The sustainability paradigm came about because finance and economy had been dominant in public policy-making, and had tended to disenfranchise and discount social and environmental interests.
Through extensive polling and overwhelmingly popular local opinion, SuSo chose Affordable Housing (AH) as its first project. Each TBL sector in Sonoma Valley sees clear reasons why it is in their interests to support AH, which is affordable to people who earn at area median income levels and lower, i.e., the current middle and working classes.
However, what to do and why, identifying causes, and finding remedies lead to tensions among TBL sector actors. There are tensions, because each sector tends to exist in a silo where only certain primary assumptions about how the world works are adhered to. SuSo’s goal is to break down these silos and create a new larger platform.

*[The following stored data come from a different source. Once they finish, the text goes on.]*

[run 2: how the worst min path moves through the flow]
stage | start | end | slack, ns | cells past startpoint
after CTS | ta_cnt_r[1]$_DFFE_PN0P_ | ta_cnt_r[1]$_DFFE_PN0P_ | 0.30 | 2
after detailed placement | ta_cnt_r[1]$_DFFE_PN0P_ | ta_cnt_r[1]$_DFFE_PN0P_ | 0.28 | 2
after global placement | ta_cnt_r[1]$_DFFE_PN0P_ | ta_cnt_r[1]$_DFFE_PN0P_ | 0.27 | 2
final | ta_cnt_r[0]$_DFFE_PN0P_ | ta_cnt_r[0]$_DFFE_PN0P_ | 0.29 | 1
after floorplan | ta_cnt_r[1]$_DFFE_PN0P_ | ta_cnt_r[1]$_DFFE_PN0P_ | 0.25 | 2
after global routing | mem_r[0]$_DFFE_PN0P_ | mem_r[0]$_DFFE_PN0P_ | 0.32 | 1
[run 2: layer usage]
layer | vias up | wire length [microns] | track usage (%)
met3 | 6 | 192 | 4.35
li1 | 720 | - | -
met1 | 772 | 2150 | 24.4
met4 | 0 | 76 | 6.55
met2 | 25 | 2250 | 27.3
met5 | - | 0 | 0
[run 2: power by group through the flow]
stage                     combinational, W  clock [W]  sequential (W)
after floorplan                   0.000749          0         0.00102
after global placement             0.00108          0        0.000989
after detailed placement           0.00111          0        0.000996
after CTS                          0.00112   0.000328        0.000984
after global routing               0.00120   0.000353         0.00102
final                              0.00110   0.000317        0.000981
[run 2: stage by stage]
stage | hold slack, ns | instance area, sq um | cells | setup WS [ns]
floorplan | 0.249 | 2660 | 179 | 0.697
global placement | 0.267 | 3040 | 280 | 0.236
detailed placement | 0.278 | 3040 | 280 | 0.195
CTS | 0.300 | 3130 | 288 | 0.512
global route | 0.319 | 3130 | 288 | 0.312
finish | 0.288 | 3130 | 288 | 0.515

Economic siloes center on theories of rational self-interest, competition, profit motive, supply and demand, capitalism, etc. Environmental siloes center on science, climate change, pollution, the value of biodiversity, ecology, overuse of resources, etc. Social equity silos center on ethical principles of justice, inclusion, fairness, no harm to people, collectivism, liberation theology, etc. All see their siloed truths as self-evident.
One self-evident scientific truth is that our collective human system cannot keep growing on a base of finite resources and act as if there is no tomorrow. To address our current unsustainability, we need to corral our economic and social behavior and make these more equitable and adaptive.

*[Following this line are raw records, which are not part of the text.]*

[src/rtl/framed_word_unpacker_if.sv]
// Stream bundle between the framed link, the unpacker and the payload consumer.
// The slave modport is the unpacker's view; the master modport is the environment's view.
interface framed_word_unpacker_if;
    logic        in_valid;
    logic        in_ready;
    logic [63:0] in_word;
    logic        out_valid;
    logic        out_ready;
    logic [31:0] out_data;
    logic [15:0] out_free;

    modport master (
        output in_valid, in_word, out_ready,
        input  in_ready, out_valid, out_data, out_free
    );

    modport slave (
        input  in_valid, in_word, out_ready,
        output in_ready, out_valid, out_data, out_free
    );
endinterface

[src/rtl/framed_word_unpacker.sv]
// Checks 64-bit framed words against a masked tag pattern. While locked, it forwards
// matching payloads through a one-deep output register and keeps saturating match/miss counts.
module framed_word_unpacker #(
    parameter logic [31:0] EXP_TAG   = 32'h0BD0_0000,
    parameter logic [31:0] CARE_MASK = 32'hFFF0_000F,
    parameter int          LOCK_CNT  = 3,
    parameter int          LOSS_CNT  = 2,
    parameter int          CNT_W     = 16
) (
    input  logic                    clk,
    input  logic                    rst,
    framed_word_unpacker_if.slave   bus,
    output logic                    locked,
    output logic                    tag_err,
    output logic [CNT_W-1:0]        good_cnt,
    output logic [CNT_W-1:0]        bad_cnt
);

    localparam int RUN_MAX = (LOCK_CNT > LOSS_CNT) ? LOCK_CNT : LOSS_CNT;
    localparam int RUN_W   = (RUN_MAX < 2) ? 1 : $clog2(RUN_MAX + 1);
    localparam logic [RUN_W-1:0] LOCK_LAST = RUN_W'(LOCK_CNT - 1);
    localparam logic [RUN_W-1:0] LOSS_LAST = RUN_W'(LOSS_CNT - 1);

    typedef enum logic {
        HUNT   = 1'b0,
        LOCKED = 1'b1
    } state_t;

    state_t             state_q, state_d;
    logic [RUN_W-1:0]   match_run_q, match_run_d;
    logic [RUN_W-1:0]   miss_run_q, miss_run_d;
    logic               out_valid_q, out_valid_d;
    logic [31:0]        out_data_q, out_data_d;
    logic [15:0]        out_free_q, out_free_d;
    logic               tag_err_q, tag_err_d;
    logic [CNT_W-1:0]   good_q, good_d;
    logic [CNT_W-1:0]   bad_q, bad_d;

    logic               in_ready;
    logic               accept;
    logic               match;
    logic               load;

    // Flow-through register: space exists when empty or being drained this cycle.
    assign in_ready = !out_valid_q || bus.out_ready;
    assign accept   = bus.in_valid && in_ready;
    assign match    = ((bus.in_word[63:32] ^ EXP_TAG) & CARE_MASK) == 32'h0;
    assign load     = accept && match && (state_q == LOCKED);

    always_ff @(posedge clk) begin
        if (rst) begin
            state_q     <= HUNT;
            match_run_q <= '0;
            miss_run_q  <= '0;
            out_valid_q <= 1'b0;
            out_data_q  <= '0;
            out_free_q  <= '0;
            tag_err_q   <= 1'b0;
            good_q      <= '0;
            bad_q       <= '0;
        end else begin
            state_q     <= state_d;
            match_run_q <= match_run_d;
            miss_run_q  <= miss_run_d;
            out_valid_q <= out_valid_d;
            out_data_q  <= out_data_d;
            out_free_q  <= out_free_d;
            tag_err_q   <= tag_err_d;
            good_q      <= good_d;
            bad_q       <= bad_d;
        end
    end

    always_comb begin
        state_d     = state_q;
        match_run_d = match_run_q;
        miss_run_d  = miss_run_q;
        if (accept) begin
            case (state_q)
                HUNT: begin
                    if (!match) begin
                        match_run_d = '0;
                    end else if (match_run_q == LOCK_LAST) begin
                        state_d     = LOCKED;
                        match_run_d = '0;
                        miss_run_d  = '0;
                    end else begin
                        match_run_d = match_run_q + 1'b1;
                    end
                end
                LOCKED: begin
                    if (match) begin
                        miss_run_d = '0;
                    end else if (miss_run_q == LOSS_LAST) begin
                        state_d     = HUNT;
                        match_run_d = '0;
                        miss_run_d  = '0;
                    end else begin
                        miss_run_d = miss_run_q + 1'b1;
                    end
                end
                default: state_d = HUNT;
            endcase
        end
    end

    always_comb begin
        out_valid_d = out_valid_q;
        out_data_d  = out_data_q;
        out_free_d  = out_free_q;
        tag_err_d   = accept && !match;
        good_d      = good_q;
        bad_d       = bad_q;

        if (load) begin
            out_valid_d = 1'b1;
            out_data_d  = bus.in_word[31:0];
            out_free_d  = bus.in_word[51:36];
        end else if (bus.out_ready) begin
            out_valid_d = 1'b0;
        end

        // Counters saturate at all-ones instead of wrapping.
        if (accept && match && (good_q != {CNT_W{1'b1}})) begin
            good_d = good_q + 1'b1;
        end
        if (accept && !match && (bad_q != {CNT_W{1'b1}})) begin
            bad_d = bad_q + 1'b1;
        end
    end

    assign bus.in_ready  = in_ready;
    assign bus.out_valid = out_valid_q;
    assign bus.out_data  = out_data_q;
    assign bus.out_free  = out_free_q;
    assign locked        = (state_q == LOCKED);
    assign tag_err       = tag_err_q;
    assign good_cnt      = good_q;
    assign bad_cnt       = bad_q;

endmodule

[src/flat_wrapper.sv]
// flat-port wrapper written by rule: the top's interface ports become plain ports
module framed_word_unpacker_flat 
#(
    parameter logic [31:0] EXP_TAG   = 32'h0BD0_0000,
    parameter logic [31:0] CARE_MASK = 32'hFFF0_000F,
    parameter int          LOCK_CNT  = 3,
    parameter int          LOSS_CNT  = 2,
    parameter int          CNT_W     = 16
)
  (clk, rst, locked, tag_err, good_cnt, bad_cnt, bus_in_valid, bus_in_word, bus_out_ready, bus_in_ready, bus_out_valid, bus_out_data, bus_out_free);
  framed_word_unpacker_if bus_i ();
  input  logic clk;
  input  logic rst;
  output logic locked;
  output logic tag_err;
  output logic [CNT_W-1:0] good_cnt;
  output logic [CNT_W-1:0] bad_cnt;
  input wire logic [$bits(bus_i.in_valid)-1:0] bus_in_valid;
  input wire logic [$bits(bus_i.in_word)-1:0] bus_in_word;
  input wire logic [$bits(bus_i.out_ready)-1:0] bus_out_ready;
  output wire logic [$bits(bus_i.in_ready)-1:0] bus_in_ready;
  output wire logic [$bits(bus_i.out_valid)-1:0] bus_out_valid;
  output wire logic [$bits(bus_i.out_data)-1:0] bus_out_data;
  output wire logic [$bits(bus_i.out_free)-1:0] bus_out_free;
  assign bus_i.in_valid = bus_in_valid;
  assign bus_i.in_word = bus_in_word;
  assign bus_i.out_ready = bus_out_ready;
  assign bus_in_ready = bus_i.in_ready;
  assign bus_out_valid = bus_i.out_valid;
  assign bus_out_data = bus_i.out_data;
  assign bus_out_free = bus_i.out_free;
  framed_word_unpacker #(.EXP_TAG(EXP_TAG), .CARE_MASK(CARE_MASK), .LOCK_CNT(LOCK_CNT), .LOSS_CNT(LOSS_CNT), .CNT_W(CNT_W)) u_core (.clk(clk), .rst(rst), .bus(bus_i), .locked(locked), .tag_err(tag_err), .good_cnt(good_cnt), .bad_cnt(bad_cnt));
endmodule
[config.mk]
export PLATFORM = sky130hd
export DESIGN_NAME = framed_word_unpacker_flat
export DESIGN_NICKNAME = d
export VERILOG_FILES = /design/src/rtl/framed_word_unpacker_if.sv /design/src/rtl/framed_word_unpacker.sv /design/src/flat_wrapper.sv
export SDC_FILE = /design/constraint.sdc
export NUM_CORES = 1
export LEC_CHECK = 0
export CAP_MARGIN = 25
export CORE_ASPECT_RATIO = 0.9
export CORE_UTILIZATION = 47
export DETAILED_ROUTE_END_ITERATION = 6
export PLACE_DENSITY = 0.86
export SETUP_SLACK_MARGIN = 0.15
export SYNTH_ARGS = -nofsm -noshare
export SYNTH_HDL_FRONTEND = slang
export SYNTH_SLANG_ARGS = --single-unit
[constraint.sdc]
create_clock -name clk -period 3.9 [get_ports clk]
set_input_delay 0.78 -clock clk [delete_from_list [all_inputs] [get_ports clk]]
set_output_delay 0.78 -clock clk [all_outputs]
set_load 0.02 [all_outputs]
==> results.tsv, run 1 <==
metric	value	unit
outcome	complete, no violations	
combPwrFrac	0.072	
swShare	0.221	
overflow	0	
synth_compound_gate_area_share	0.113	
initial_utilization	0.492	
clkTransAtPathRegs	0.09	ns
portBuffers	151	
wl_per_cell	14.5	µm
critPathMaxFanout	4	
clk_path_buf_depth	2	
gp_congestion	0.775	
synthFlopType	dfxtp_1	
fp.dieH	86.7	µm
grt_usage	0.233	
dr.pass1.iters	4	
synthAdderAreaFrac	0.00668	
netlist_area	0.00375	mm²
cp-end-kind	output pin	
final_cell_mix	clkdlybuf4s50_1, nand2_1, dfxtp_1	
critPathRequiredTime	3.12	ns
synth-xor-area-share	0.0514	
std_cell_rows	30	
drt-total-wl	9.98	mm
ys_seq_elements	87	
fin_crit_sh	0.740	
ys_warn_count	0	
synthCells	444	
cts_buffers	9	
post_cts_buffers	0	
worstSkewPairLatency	0.35	ns
power.clock.fraction	0.377	
grt_max_degree	54	
antenna_found_initial	0	
worstMarginPinSlew	0.638	ns
hold_path.class	reg2reg	
synth_top_family_by_area	simple AND/OR/NAND/NOR gates	
setup_violations	0	
netlist-cell-type-count	50	
drtAntennaViolNets	0	
cts_tree	built	
place_inst	671	
die_area	0.00834	mm²
ctsHoldBuffers	0	
cts_resized	0	
powerDensity	295	mW/mm²
dp_worst_setup_slack	0.804	ns
diodes	0	
clock_skew	0.0124	ns
drive_gt1_frac	0.0880	
arrival	2.11	ns
async_reset_ff_frac	0	
switchingPower	358	µW
finalCriticalPeriod	2.89	ns
dr_total_vias	3740	
seq_power_share	0.551	
rsz0062_at_grt	false	
htreeDepth	3	
maxSlewViolCount	0	
grt_pass1_wl	15.1	mm
p_leak	1.75	nW
viasPerCell	5.44	
drc	0	
synth_edf_count	0	
max_freq	347	MHz
cts_sinks	87	
synth-seq-area-share	0.465	
synth.area.mux_share	0.00834	
setup_slack	1.01	ns
p_int	1.26	mW
drtIter0Drc	222	
yosys.area_share.simple	0.317	
cts-root-buf	clkbuf_8	
final_cells	687	
num-nets-final	656	
cp-start-kind	input pin	
maxCapViolations	0	
path_class	in2out	
dpl.hpwl	7.04	mm
syn_nets	514	
max_slew_margin	0.574	
final-hold-violation-count	0	
peakVddDrop	0.186	mV
tns	0	ns
io_pins	152	
syn2layout_area_growth	46.7	%
design_power_total	1.62	mW
layout.cells.most_common	clkdlybuf4s50_1	
core	0.00762	mm²
fp.dieW	96.1	µm
syn_area_per_cell	8.44	µm²
grt_pass1_vias	3268	
flip-flops by register name, indices dropped and copies added, names as in the netlist:
register and flops:
u_core.bad_cnt 16, u_core.bus.out_data 32, u_core.bus.out_free 16, u_core.bus.out_valid 1, u_core.good_cnt 16, u_core.locked 1
u_core.match_run_q 2, u_core.miss_run_q 2, u_core.tag_err 1
logic make-up after synthesis:
family | Yosys count
buf+inv | 29
flops | 87
compound gates | 72
xor+xnor | 22
fa+ha+maj | 2
simple gates | 229
mux | 3
stage by stage:
| step | util | hold slack [ns] | area [µm²] |
|---|---|---|---|
| 2_1_floorplan | - | 0.475 | 3750 |
| 3_3_place_gp | 0.696 | 0.438 | 5300 |
| 3_5_place_dp | 0.697 | 0.444 | 5310 |
| 4_1_cts | 0.722 | 0.457 | 5500 |
| 5_1_grt | 0.722 | 0.470 | 5500 |
| 6_report | 0.722 | 0.455 | 5500 |
worst paths after layout:
check / startpoint / endpoint / slack, ns / cells after the start
setup / recovery: bus_out_ready / bus_in_ready / 1.01 / 3
hold / removal: u_core.bus.out_data[25]$_SDFFE_PP0P_ / u_core.bus.out_data[25]$_SDFFE_PP0P_ / 0.45 / 2
setup reg to reg: u_core.bad_cnt[0]$_SDFFE_PP0P_ / u_core.bad_cnt[13]$_SDFFE_PP0P_ / 1.69 / 6
hold reg to reg: u_core.bus.out_data[25]$_SDFFE_PP0P_ / u_core.bus.out_data[25]$_SDFFE_PP0P_ / 0.45 / 2
area by class of cell:
type	count	area, µm²
fillers	577	2120
clock inverters	4	56.3
repair buffers	158	1570
inverters	2	7.51
clock buffers	12	135
well taps	96	120
multi-input cells	328	1870
flip-flops and latches	87	1740
power groups by stage:
stage / logic [mW] / registers [mW] / clock network, mW
floorplan: 0.0304 / 0.918 / 0
global placement: 0.114 / 0.914 / 0
detailed placement: 0.116 / 0.914 / 0
CTS: 0.117 / 0.893 / 0.627
global route: 0.124 / 0.894 / 0.669
finish: 0.117 / 0.894 / 0.612
per-layer routing:
layer  track usage  vias up  part of all wire
met4        0.0882        0             0.021
met5             0        -                 0
met1         0.300     1722              0.42
met3        0.0632       19             0.092
met2         0.372      170              0.47
li1              -     1829                 -
Yosys cell counts (all sizes together), types with 3 or more instances:
master	instances	share of area
or3	4	0.0067
xnor2	19	0.044
a21oi	57	0.086
and2	3	0.0050
nand3	12	0.016
and3	3	0.0050
nor3	8	0.011
clkbuf	18	0.018
xor2	3	0.0070
nand2	104	0.11
nor2	32	0.032
nand4	17	0.028
nor4b	5	0.015
buf	9	0.018
nor4	22	0.042
and4	3	0.0070
nor2b	3	0.0050
dfxtp	87	0.46
o21ai	6	0.0080
critical path, cell delays in order:
cell             delay, ns
clkdlybuf4s50_1       0.48
nand2b_1              0.21
clkdlybuf4s50_1       0.64
Note: power is estimated with default switching activity, not from simulation.
==> run 2, diff against run 1 <==
CORE_UTILIZATION = 39   (was 47)
PLACE_DENSITY = 0.76   (was 0.86)
clock period = 2.42 ns   (was 3.9 ns; I/O delays follow)
==> run 2 against run 1 <==
Combinational power up 67%. Worst setup slack worse by 0.79 ns. Register-to-register slack worse by 1.2 ns. First-iteration DRC count down 29%. Final cell count up 6.8%. Worst hold slack worse by 0.0046 ns. Critical path depth up 5. Die area up 20%. Sequential cell count unchanged. Sequential share of layout area down 2.0 points. Core utilization down 8.4 points. Clock power up 67%. Largest cell class unchanged.
==> results.tsv, run 2 (same netlist as run 1, synthesis figures left out) <==
metric	value	unit	change
outcome	complete, no violations		
peakVddDrop	0.292	mV	+57%
grt_use_met3	0.0622		-0.000957
setup_slack	0.221	ns	-0.794 ns
cts_tree	built		
cp-start-kind	input pin		
drc	0		unchanged
drive_gt1_frac	0.144		+0.0558
gp_congestion	0.800		+3.1%
drtAntennaViolNets	0		unchanged
cts_sinks	87		unchanged
initial_utilization	0.407		-0.0848
grt_max_degree	50		-7.4%
p_leak	2.01	nW	+15%
grt_pass1_vias	3515		+7.6%
layout.cells.most_common	clkdlybuf4s50_1		
setup_violations	0		unchanged
dr.pass1.iters	5		+1
num-nets-final	677		+3.2%
cts_resized	0		unchanged
cpPeakStageDelay	0.49	ns	-0.15 ns
max_freq	455	MHz	
overflow	0		unchanged
clock_skew	0.00986	ns	-0.00251 ns
fillers	773		+34%
std_cell_rows	33		+10%
post_cts_buffers	0		unchanged
regArea	0.00174	mm²	unchanged
powerDensity	452	mW/mm²	+53%
clkTransAtPathRegs	0.08	ns	about the same
fp.dieH	95.0	µm	+9.6%
viasPerCell	5.19		-4.8%
portBuffers	151		unchanged
io_pins	152		unchanged
use_met2	0.331		-0.0409
cts-root-buf	clkbuf_8		
grt_usage	0.201		-0.0316
drt-total-wl	10.9	mm	+9.6%
busiest_layer	met2		
htreeDepth	3		unchanged
fp.dieW	105	µm	+9.6%
worstPathCellList	clkdlybuf4s50_1, or4b_4, nor4_4, buf_4, nand3_4, clkbuf_16, nand2_1, a21oi_1		
rsz0062_at_grt	false		
critPathRequiredTime	2.63	ns	-0.49 ns
cp-end-kind	flop		
final_cells	734		+6.8%
stdcell_area	0.00587	mm²	+6.7%
dpl.hpwl	7.26	mm	+3.1%
maxSlewViolCount	0		unchanged
path_class	in2reg		
dp_worst_setup_slack	-0.226	ns	-1.03 ns
antenna_found_initial	0		unchanged
grt_pass1_wl	16.2	mm	+7.2%
multiInputGateArea	0.00193	mm²	+3.0%
design_power_total	2.65	mW	+63%
wl_per_cell	14.9	µm	+2.6%
ctsHoldBuffers	0		unchanged
tns	0	ns	unchanged
cpMaxStageDelayCell	or4b_4		
worstSkewPairLatency	0.34	ns	about the same
final_cell_mix	clkdlybuf4s50_1, nand2_1, dfxtp_1		
syn2layout_area_growth	56.5	%	
hold_path.class	reg2reg		
worstMarginPinSlew	0.562	ns	-0.0768 ns
hold_ws	0.450	ns	-0.00459 ns
core	0.00921	mm²	+21%
dpl_cell_area	0.00548	mm²	+3.3%
max_slew_margin	0.626		+0.0512
cts_buffers	9		unchanged
drtIter0Drc	157		-29%
finalCriticalPeriod	2.20	ns	
diodes	0		unchanged
grt_util_met1	0.255		-0.0449
fin_crit_sh	0.909		
critPathTopFamily	buffers and inverters		
die_area	0.0100	mm²	+20%
dr_total_vias	3806		+1.8%
place_inst	712		+6.1%
critPathMaxFanout	7		+3
post-route-util	0.637		-0.0844
clk_path_buf_depth	2		unchanged
critPathBufInv	3		+1
largest_reg_flops	32		unchanged
maxCapViolations	0		unchanged
final-hold-violation-count	0		unchanged
arrival	2.41	ns	+0.30 ns
-- run 2: cell types whose count changed in the layout (fill, tap and decap cells not counted), moves of 5 or more --
cell / delta
dlymetal6s2s_1: +11
buf_4: +14
nand2_2: +5
nand2_1: -5
clkdlybuf4s50_1: -11
-- run 2: final timing paths --
kind	from	to	slack, ns	cells after the start
setup reg to reg	u_core.bad_cnt[0]$_SDFFE_PP0P_	u_core.bad_cnt[13]$_SDFFE_PP0P_	0.46	7
hold / removal	u_core.bus.out_free[7]$_SDFFE_PP0P_	u_core.bus.out_free[7]$_SDFFE_PP0P_	0.45	2
setup / recovery	bus_in_word[55]	u_core.bus.out_data[31]$_SDFFE_PP0P_	0.22	8
hold reg to reg	u_core.bus.out_free[7]$_SDFFE_PP0P_	u_core.bus.out_free[7]$_SDFFE_PP0P_	0.45	2
-- run 2: power breakdown --
group	total, mW	internal [mW]	switching [mW]	leakage, nW
registers	1.44	1.43	0.00564	0.701
clock network	1.02	0.482	0.534	0.104
logic	0.195	0.121	0.0743	1.21
-- run 2: layout make-up --
class | count | area share
clock buffers | 9 | 0.0211
clock inverters | 7 | 0.0122
inverters | 2 | 0.00128
multi-input cells | 328 | 0.328
flip-flops and latches | 87 | 0.297
well taps | 122 | 0.0260
repair buffers | 179 | 0.314
-- run 2: worst min-delay path: stages, from the launching register on --
cell and delay, ns:
dfxtp_1 0.31, nand2_1 0.05, a21oi_1 0.05
-- run 2: per-layer routing --
metal  routed length (µm)  vias to the layer above
li1                     -                     1870
met1                 4850                     1778
met2                 5070                      147
met3                  900                       11
met4                  116                        0
met5                    0                        -
==> run 3, diff against run 2 <==
CORE_UTILIZATION = 47   (was 39)
PLACE_DENSITY = 0.86   (was 0.76)
clock period = 2.73 ns   (was 2.42 ns; I/O delays follow)
==> run 3 against run 2 <==
Cell area is 3.8% lower. First-iteration DRC count is 17% lower. Die area is 17% lower. Sequential cell count stayed put. Core utilization is 10 points higher. Via count is 3.1% lower. Combinational power is 12% lower. Final cell count is 5.0% lower. Worst hold slack better by 0.0038 ns. Worst setup slack better by 0.12 ns. Count of clock-buffer cells in the layout stayed put.
==> results.tsv, run 3 (same netlist as run 1, synthesis figures left out) <==
metric	value	unit	change
cts-root-buf	clkbuf_8		
cts_resized	0		unchanged
drtAntennaViolNets	0		unchanged
max_slew_margin	0.656		+0.0300
num-nets-final	666		-1.6%
viasPerCell	5.29		+2.0%
ctsHoldBuffers	0		unchanged
clk_path_buf_depth	2		unchanged
cp-end-kind	flop		
io_pins	152		unchanged
grt_pass1_vias	3253		-7.5%
rsz0062_at_grt	false		
worstMarginPinSlew	0.517	ns	-0.0450 ns
drive_gt1_frac	0.108		-0.0356
initial_utilization	0.492		+0.0848
wl_per_cell	14.5	µm	-2.7%
diodes	0		unchanged
combPwrFrac	0.071		-0.003
post_cts_buffers	0		unchanged
portBuffers	151		unchanged
core	0.00762	mm²	-17%
drt-total-wl	10.1	mm	-7.6%
gp_congestion	0.795		-0.64%
worstSkewPairLatency	0.35	ns	about the same
dpl.hpwl	7.37	mm	+1.5%
hold_path.class	reg2reg		
layout.cells.most_common	clkdlybuf4s50_1		
fp.dieH	86.7	µm	-8.7%
post-route-util	0.741		+0.104
final_cells	697		-5.0%
p_leak	1.82	nW	-9.6%
maxCapViolations	0		unchanged
path_class	in2reg		
max_freq	419	MHz	
reg2reg_from	u_core.good_cnt[3]$_SDFFE_PP0P_		
r2r_slack	0.78	ns	+0.32 ns
drtIter0Drc	130		-17%
dr.pass1.iters	4		-1
p_int	1.83	mW	-10%
finalCriticalPeriod	2.39	ns	
power.clock.fraction	0.397		+0.014
grt_pass1_wl	15.3	mm	-5.9%
cp-start-kind	input pin		
cts_buffers	9		unchanged
tns	0	ns	unchanged
final_cell_mix	clkdlybuf4s50_1, nand2_1, dfxtp_1		
grt_max_degree	50		unchanged
powerDensity	426	mW/mm²	-5.8%
place_inst	681		-4.4%
overflow	0		unchanged
std_cell_rows	30		-9.1%
cts_sinks	87		unchanged
outcome	complete, no violations		
critPathMaxFanout	9		+2
final-hold-violation-count	0		unchanged
whs_path_depth	2		unchanged
maxSlewViolCount	0		unchanged
peakVddDrop	0.358	mV	+22%
swShare	0.240		+0.00872
clock_skew	0.0106	ns	+0.000749 ns
antenna_found_initial	0		unchanged
setup_violations	0		unchanged
r2r_cells	5		-2
syn2layout_area_growth	50.6	%	
dr_total_vias	3688		-3.1%
critPathRequiredTime	2.98	ns	+0.35 ns
cts_tree	built		
die_area	0.00834	mm²	-17%
largest_reg_flops	32		unchanged
critical_path.startpoint	bus_in_word[62]		
min_from	u_core.bus.out_free[9]$_SDFFE_PP0P_		
seq_power_share	0.531		-0.012
clkTransAtPathRegs	0.09	ns	about the same
grt_usage	0.235		+0.0332
arrival	2.64	ns	+0.23 ns
switchingPower	577	µW	-5.9%
drc	0		unchanged
fp.dieW	96.1	µm	-8.7%
htreeDepth	3		unchanged
fin_crit_sh	0.875		
[run 3: changes by cell type in the layout (fill, tap and decap cells not counted), sizes merged]
cell	previous run	this run
buf	26	18
clkbuf	12	9
clkdlybuf4s50	139	150
clkinv	4	0
clkinvlp	0	2
dlymetal6s2s	11	0
inv	4	6
[run 3: power groups by stage]
stage	clock network, mW	registers, mW	logic [mW]
CTS	0.979	1.28	0.171
global route	1.03	1.28	0.182
finish	0.955	1.28	0.171
detailed placement	0	1.31	0.170
floorplan	0	1.31	0.0434
global placement	0	1.31	0.169
[run 3: critical path, stage by stage]
cell             delay, ns
clkdlybuf4s50_1       0.48
and4bb_2              0.25
nand4_1               0.32
buf_4                 0.23
nand4_1               0.26
o31a_1                0.32
o21ba_2               0.21
[run 3: final timing paths]
kind | to
setup / recovery | u_core.bad_cnt[14]$_SDFFE_PP0P_
hold / removal | u_core.bus.out_free[9]$_SDFFE_PP0P_
setup reg to reg | u_core.good_cnt[15]$_SDFFE_PP0P_
hold reg to reg | u_core.bus.out_free[9]$_SDFFE_PP0P_
[run 3: final cells by class]
cell class | instances | area, µm²
fillers | 599 | 1970
repair buffers | 168 | 1700
well taps | 96 | 120
multi-input cells | 328 | 1870
inverters | 2 | 7.51
clock inverters | 7 | 87.6
clock buffers | 9 | 124
flip-flops and latches | 87 | 1740
[run 3: metrics by stage]
stage / setup WS (ns) / hold WS [ns] / cell area (µm²) / power, mW
after floorplan: 0.573 / 0.475 / 3750 / 1.35
after global placement: 0.0560 / 0.437 / 5440 / 1.48
after detailed placement: -0.0206 / 0.443 / 5440 / 1.48
after CTS: 0.353 / 0.456 / 5650 / 2.43
after global routing: 0.283 / 0.471 / 5650 / 2.49
final: 0.342 / 0.454 / 5650 / 2.40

Sustainability could be a bridge between TBL tribal silos. However, getting to the center of the TBL Venn diagram turns out to be seriously hard work because it demands people check their assumed truths at the door, and most who are invested in a program just can’t do it. Heavily siloed actors don’t respect each other, are full of negative value judgments, and tend to get stuck in zero-sum game arguments with no end.
Why? Because people don’t easily let go of deep-seated moral views about right and wrong, about how they think things ultimately work and what is most important.
Getting to sustainability demands that siloed actors engage in a difficult process of questioning values they are used to seeing as unquestionable. People have trouble accounting for the interests and perspectives of others. What if we see others’ interests as harmful? Getting to a new center of common truths and facts is hard work. But this is the kind of conscious, reframing, self-determination work that sustainability demands.
Uncompromising adherence to siloed truths and received wisdom makes for a lack of ability to co-exist and to adapt to new circumstances. We see this all the time in politics. When we have fundamental differences in values, and when we all see facts, truths, and history differently, this is a tough relationship hurdle to surmount.
Maybe the best SuSo can do is not expect anyone to really transform their siloed views, but just to align to support whatever can be done together.
Each TBL silo must have some kernels of truth, and they also probably have falsehoods that could be divested. Only through a desire to be educated, through honest self-reflection and a flexible mindset, can actors even think of moving together to the center of the TBL Venn diagram. The Black Lives Matter movement provides a model of how we might move forward. Siloed actors must reflect on their own values, hidden advantages, and possible shortcomings, and be willing to change to a more viable, bearable, and equitable place.
If your marriage depended on changing the drivers of your behavior, might you wake up and do it? How about for the city, the valley, the county, the state, the country, and the world?